Sierra Nevada Early Spring Beer (5.9%, Chico, CA) and Elysian "The Wise" ESB (5.9%, Seattle, WA)
Cheese and biscuits. OK, crackers. But all the cheeses were imported from England including stilton and a 12-month cave-aged cheddar. Both the beers and cheeses were tip-top.
Anderson Valley Boont Extra Special Beer (6.5%, Boonville, CA) and Grand Teton Bitch Creek XX ESB (7.5%, Victor, ID)
Bangers & mash, shep-herd's pie, "salad," and crumpets. We whipped up a huge pot of mashed potatoes, which Half Pint made using a pale ale (yes, it's British) and it came out great. I grilled up some banger sausages with a bit of grilled onions and a brown gravy (from a packet, for extra authenticity). Our friends Chris and Carson brought the shepherd's pie. The salad consisted of just tomato and cucumber (English cucumber at that!) with olive oil and sea salt. And the crumpets, in lieu of a more traditional bread, were bought at the British import shop, "You Say Tomato."
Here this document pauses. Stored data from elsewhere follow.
### config.mk
export PLATFORM = sky130hd
export DESIGN_NAME = round_robin_arbiter
export DESIGN_NICKNAME = d
export VERILOG_FILES = /design/src/rtl/round_robin_arbiter.sv
export SDC_FILE = /design/constraint.sdc
export NUM_CORES = 1
export LEC_CHECK = 0
export ABC_AREA = 1
export CORE_AREA = 2 2 39 41
export CTS_CLUSTER_DIAMETER = 150
export DETAILED_ROUTE_END_ITERATION = 12
export DIE_AREA = 0 0 41 43
export PLACE_DENSITY_LB_ADDON = 0.1
export SLEW_MARGIN = 40
export SYNTH_ARGS = -nofsm -noshare
export SYNTH_HDL_FRONTEND = slang
export SYNTH_SLANG_ARGS = --single-unit
### constraint.sdc
create_clock -name i_clk -period 3.6 [get_ports i_clk]
set_clock_uncertainty 0.1 [all_clocks]
set_input_delay 0.54 -clock i_clk [delete_from_list [all_inputs] [get_ports i_clk]]
set_output_delay 0.54 -clock i_clk [all_outputs]
set_load 0.02 [all_outputs]
### src/rtl/round_robin_arbiter.sv
// round_robin_arbiter: registered round-robin arbiter with a sticky valid/ready grant
module round_robin_arbiter #(
  parameter int N    = 4,
  parameter int IDXW = (N > 1) ? $clog2(N) : 1
) (
  input  logic            i_clk,
  input  logic            i_aresetn,
  input  logic [N-1:0]    i_req,
  input  logic            i_ready,
  output logic [N-1:0]    o_gnt,
  output logic [IDXW-1:0] o_gnt_idx,
  output logic            o_valid
);
  logic [N-1:0]    gnt_q, gnt_d, masked, sel, cand;
  logic [IDXW-1:0] idx_q, idx_d, ptr_q, ptr_d, cand_idx;
  logic            valid_q, valid_d, hs, load;
  // Advance the pointer past an accepted grant and pick the next candidate with it, so back-to-back grants stay fair
  always_comb begin
    hs       = valid_q & i_ready;
    load     = !valid_q | i_ready;
    ptr_d    = hs ? ((idx_q == IDXW'(N-1)) ? '0 : idx_q + 1'b1) : ptr_q;
    masked   = '0;
    for (int k = 0; k < N; k++) masked[k] = i_req[k] & (k >= int'(ptr_d));
    sel      = (|masked) ? masked : i_req;
    cand     = sel & (~sel + 1'b1);
    cand_idx = '0;
    for (int k = N - 1; k >= 0; k--) cand_idx = sel[k] ? IDXW'(k) : cand_idx;
    gnt_d    = load ? cand : gnt_q;
    idx_d    = load ? cand_idx : idx_q;
    valid_d  = load ? |i_req : valid_q;
  end
  // Grant and priority state; reset drops any in-flight grant and restores requester 0 as highest priority
  always_ff @(posedge i_clk or negedge i_aresetn) begin
    if (!i_aresetn) begin
      gnt_q   <= '0;
      idx_q   <= '0;
      valid_q <= 1'b0;
      ptr_q   <= '0;
    end else begin
      gnt_q   <= gnt_d;
      idx_q   <= idx_d;
      valid_q <= valid_d;
      ptr_q   <= ptr_d;
    end
  end
  assign o_gnt     = gnt_q;
  assign o_gnt_idx = idx_q;
  assign o_valid   = valid_q;
endmodule

# Word-level counts from Yosys, hierarchy flattened
# Index checks and enable logic that the tools add are counted.
[word_totals]
ff_bits = 9
wordCells = 27
out_inout_bits = 7
inputBits = 7
[op_classes]
reduce_logical = 3
n_eq_ne = 1
bitwise_logic = 7
mux = 7
add_sub_neg = 2
n_lt_le_gt_ge = 3
[op_table]
columns = ["cell", "count"]
rows = [
  ["2-bit 2-to-1 mux", 6],
  ["4-bit OR reduction", 2],
  ["4-bit by 1-bit adder with 4-bit output, second input constant", 1],
  ["1-bit bitwise AND", 4],
  ["4-bit bitwise AND", 1],
  ["1-bit by 2-bit >= comparator with 1-bit output, first input constant", 2],
  ["4-bit inverter", 1],
  ["3-bit 2-to-1 mux", 1],
  ["2-bit by 1-bit adder with 2-bit output, second input constant", 1],
  ["2-bit == test, second input constant", 1],
  ["2-bit >= comparator, first input constant", 1],
  ["1-bit zero test", 1],
  ["1-bit OR", 1],
]

# Depth between registers and ports, before layout
[depth]
depth_word = 10
mapped_depth = 11
depth_no_buf = 11

# Worst setup path before layout
# OpenSTA, ideal clock, no wires.
[synth_timing]
path_kind = "register to register"
from = "register idx_q[0], in the netlist o_gnt_idx[0]"
to = "register idx_q[0], in the netlist o_gnt_idx[0]"
arrival_ns = 1.389
path_buffers = 0
required_ns = 3.376
path_slack_ns = 1.987
period_less_slack_ns = 1.613
setup_ns = 0.124
stages_incl_launch_ff = 11
cell_sequence = "dfrtp_1 -> ha_1 -> nand3_1 -> nand3_1 -> nand2_1 -> inv_1 -> nand2_1 -> nand2_1 -> nand2_2 -> nand2_2 -> nand3_1"
[synth_between]
elab_chain_len = 10
elab_cells_between_ends = 15
classes_between = "1 x add/sub; 3 x order compare; 1 x eq/ne; 6 x mux; 3 x bitwise; 1 x reduce/logical"
[synth_lines]
columns = ["element", "line", "source"]
rows = [
  ["from (decl)", "15", "logic [IDXW-1:0] idx_q, idx_d, ptr_q, ptr_d, cand_idx;"],
  ["from (signal assigned)", "41", "idx_q <= idx_d;"],
  ["2-bit by 1-bit adder with 2-bit output or 2-bit == test (tied branches)", "21", "ptr_d = hs ? ((idx_q == IDXW'(N-1)) ? '0 : idx_q + 1'b1) : ptr_q;"],
  ["2-bit 2-to-1 mux (*) (2 in series)", "21", ""],
  ["1-bit by 2-bit >= comparator with 1-bit output or 2-bit >= comparator (tied branches)", "23", "for (int k = 0; k < N; k++) masked[k] = i_req[k] & (k >= int'(ptr_d));"],
  ["1-bit bitwise AND", "23", ""],
  ["4-bit OR reduction", "24", "sel = (|masked) ? masked : i_req;"],
  ["3-bit 2-to-1 mux (*)", "24", ""],
  ["2-bit 2-to-1 mux (2 in series)", "27", "for (int k = N - 1; k >= 0; k--) cand_idx = sel[k] ? IDXW'(k) : cand_idx;"],
  ["2-bit 2-to-1 mux (*)", "27", ""],
]
# Mark *: on every way between the ends. The rest lies on a longest branch, timed or not.
# A chain may end at the register's enable or synchronous reset.

# Final worst setup path
[layout_timing]
from = "register idx_q[0], in the netlist o_gnt_idx[0]"
to = "output port o_gnt_idx[0]"
[layout_rtl]
columns = ["element", "line", "source"]
rows = [
  ["to (decl)", "11", "output logic [IDXW-1:0] o_gnt_idx,"],
]
# No word-level cell between the ends.
===== config.mk =====
export PLATFORM = sky130hd
export DESIGN_NAME = nx_node_data_arbiter_flat
export DESIGN_NICKNAME = d
export VERILOG_FILES = /design/src/rtl/nx_node_data_arbiter_if.sv /design/src/rtl/nx_node_data_arbiter.sv /design/src/flat_wrapper.sv
export SDC_FILE = /design/constraint.sdc
export NUM_CORES = 1
export LEC_CHECK = 0
export CORE_AREA = 4 4 124 126
export DETAILED_ROUTE_END_ITERATION = 10
export DIE_AREA = 0 0 128 130
export PLACE_DENSITY = 0.76
export SETUP_SLACK_MARGIN = 0.02
export SYNTH_ARGS = -nofsm -noshare
export SYNTH_HDL_FRONTEND = slang
export SYNTH_SLANG_ARGS = --single-unit

===== constraint.sdc =====
create_clock -name i_clk -period 3.16 [get_ports i_clk]
set_input_delay 0.948 -clock i_clk [delete_from_list [all_inputs] [get_ports i_clk]]
set_output_delay 0.948 -clock i_clk [all_outputs]
set_load 0.02 [all_outputs]

===== src/rtl/nx_node_data_arbiter_if.sv =====
// External request/response bundle for the node data arbiter.
// master = inbound message path, slave = arbiter.
//
// Handshake rules, for both channels:
//   A transfer happens on a rising clk edge where valid and ready are both high.
//   Request channel: the requester holds i_ext_* stable while i_ext_valid is high
//   until that edge. o_ext_ready never depends on i_ext_valid.
//   Response channel: o_ext_rsp_data is stable while o_ext_rsp_valid is high,
//   and the entry is popped on the edge where i_ext_rsp_ready is also high.
interface nx_node_data_arbiter_if;
  logic [9:0]  i_ext_addr;
  logic [31:0] i_ext_wr_data;
  logic [31:0] i_ext_wr_strb;
  logic        i_ext_rd_en;
  logic        i_ext_valid;
  logic        o_ext_ready;
  logic [31:0] o_ext_rsp_data;
  logic        o_ext_rsp_valid;
  logic        i_ext_rsp_ready;

  modport master (
    output i_ext_addr, i_ext_wr_data, i_ext_wr_strb, i_ext_rd_en, i_ext_valid,
    input  o_ext_ready, o_ext_rsp_data, o_ext_rsp_valid,
    output i_ext_rsp_ready
  );

  modport slave (
    input  i_ext_addr, i_ext_wr_data, i_ext_wr_strb, i_ext_rd_en, i_ext_valid,
    output o_ext_ready, o_ext_rsp_data, o_ext_rsp_valid,
    input  i_ext_rsp_ready
  );
endinterface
While the AVBC beer was the strongest ESB I found, and it's a winner, mate, the Grand Teton bottle was the crowd favorite for the night. Bitch Creek is one of my favorite ESBs of all time, but it stopped showing up here, even at BevMo. But a few months ago, one trip there yielded an incredible find. To celebrate Grand Teton's 20th anniversary, they made a series of XX beers including this "Double ESB." It's the same ingredients of the regular ESB, but doubled. To me, doubling a mild beer and calling it a Double ESB is like doubling pink and calling it Double Pink, when it's clearly red. Once I opened the wax-dipped 750-ml bottle, the beer poured a dark brown compared to an ESB's clear coppery color. By kicking up the malt bill, it tasted like a strong, nutty ale with blasts of toffee and rich caramel. It could be paired with any bold, meaty dish. Too bad I'll never see this beer again.
Our friends Joe and Alexia (just engaged!) brought shortbread cookies and some other British sweets that were basically Mallomars (my fave) with a spot of raspberry jam. And, unable to resist, I prepared a tin of spotted dick. Yeah, that's a real thing and it's actually quite nice--a sort of warm and buttery spice cake with currants and raisins, served with homemade whipped cream. And to drink? Why, my homebrewed ESB of course. No clue what the ABV is. I was just plum-relieved, dare I say delighted, that it came out well. Don't just take my word for it; everyone agreed. (Though the color was a bit paler than I'd hoped.) Chris brought over his first homebrew as well, a great Amber Ale. We each bought our kits at the same time and discovered at the same time we have a knack for...following directions.And there we have it. Bob's our uncle.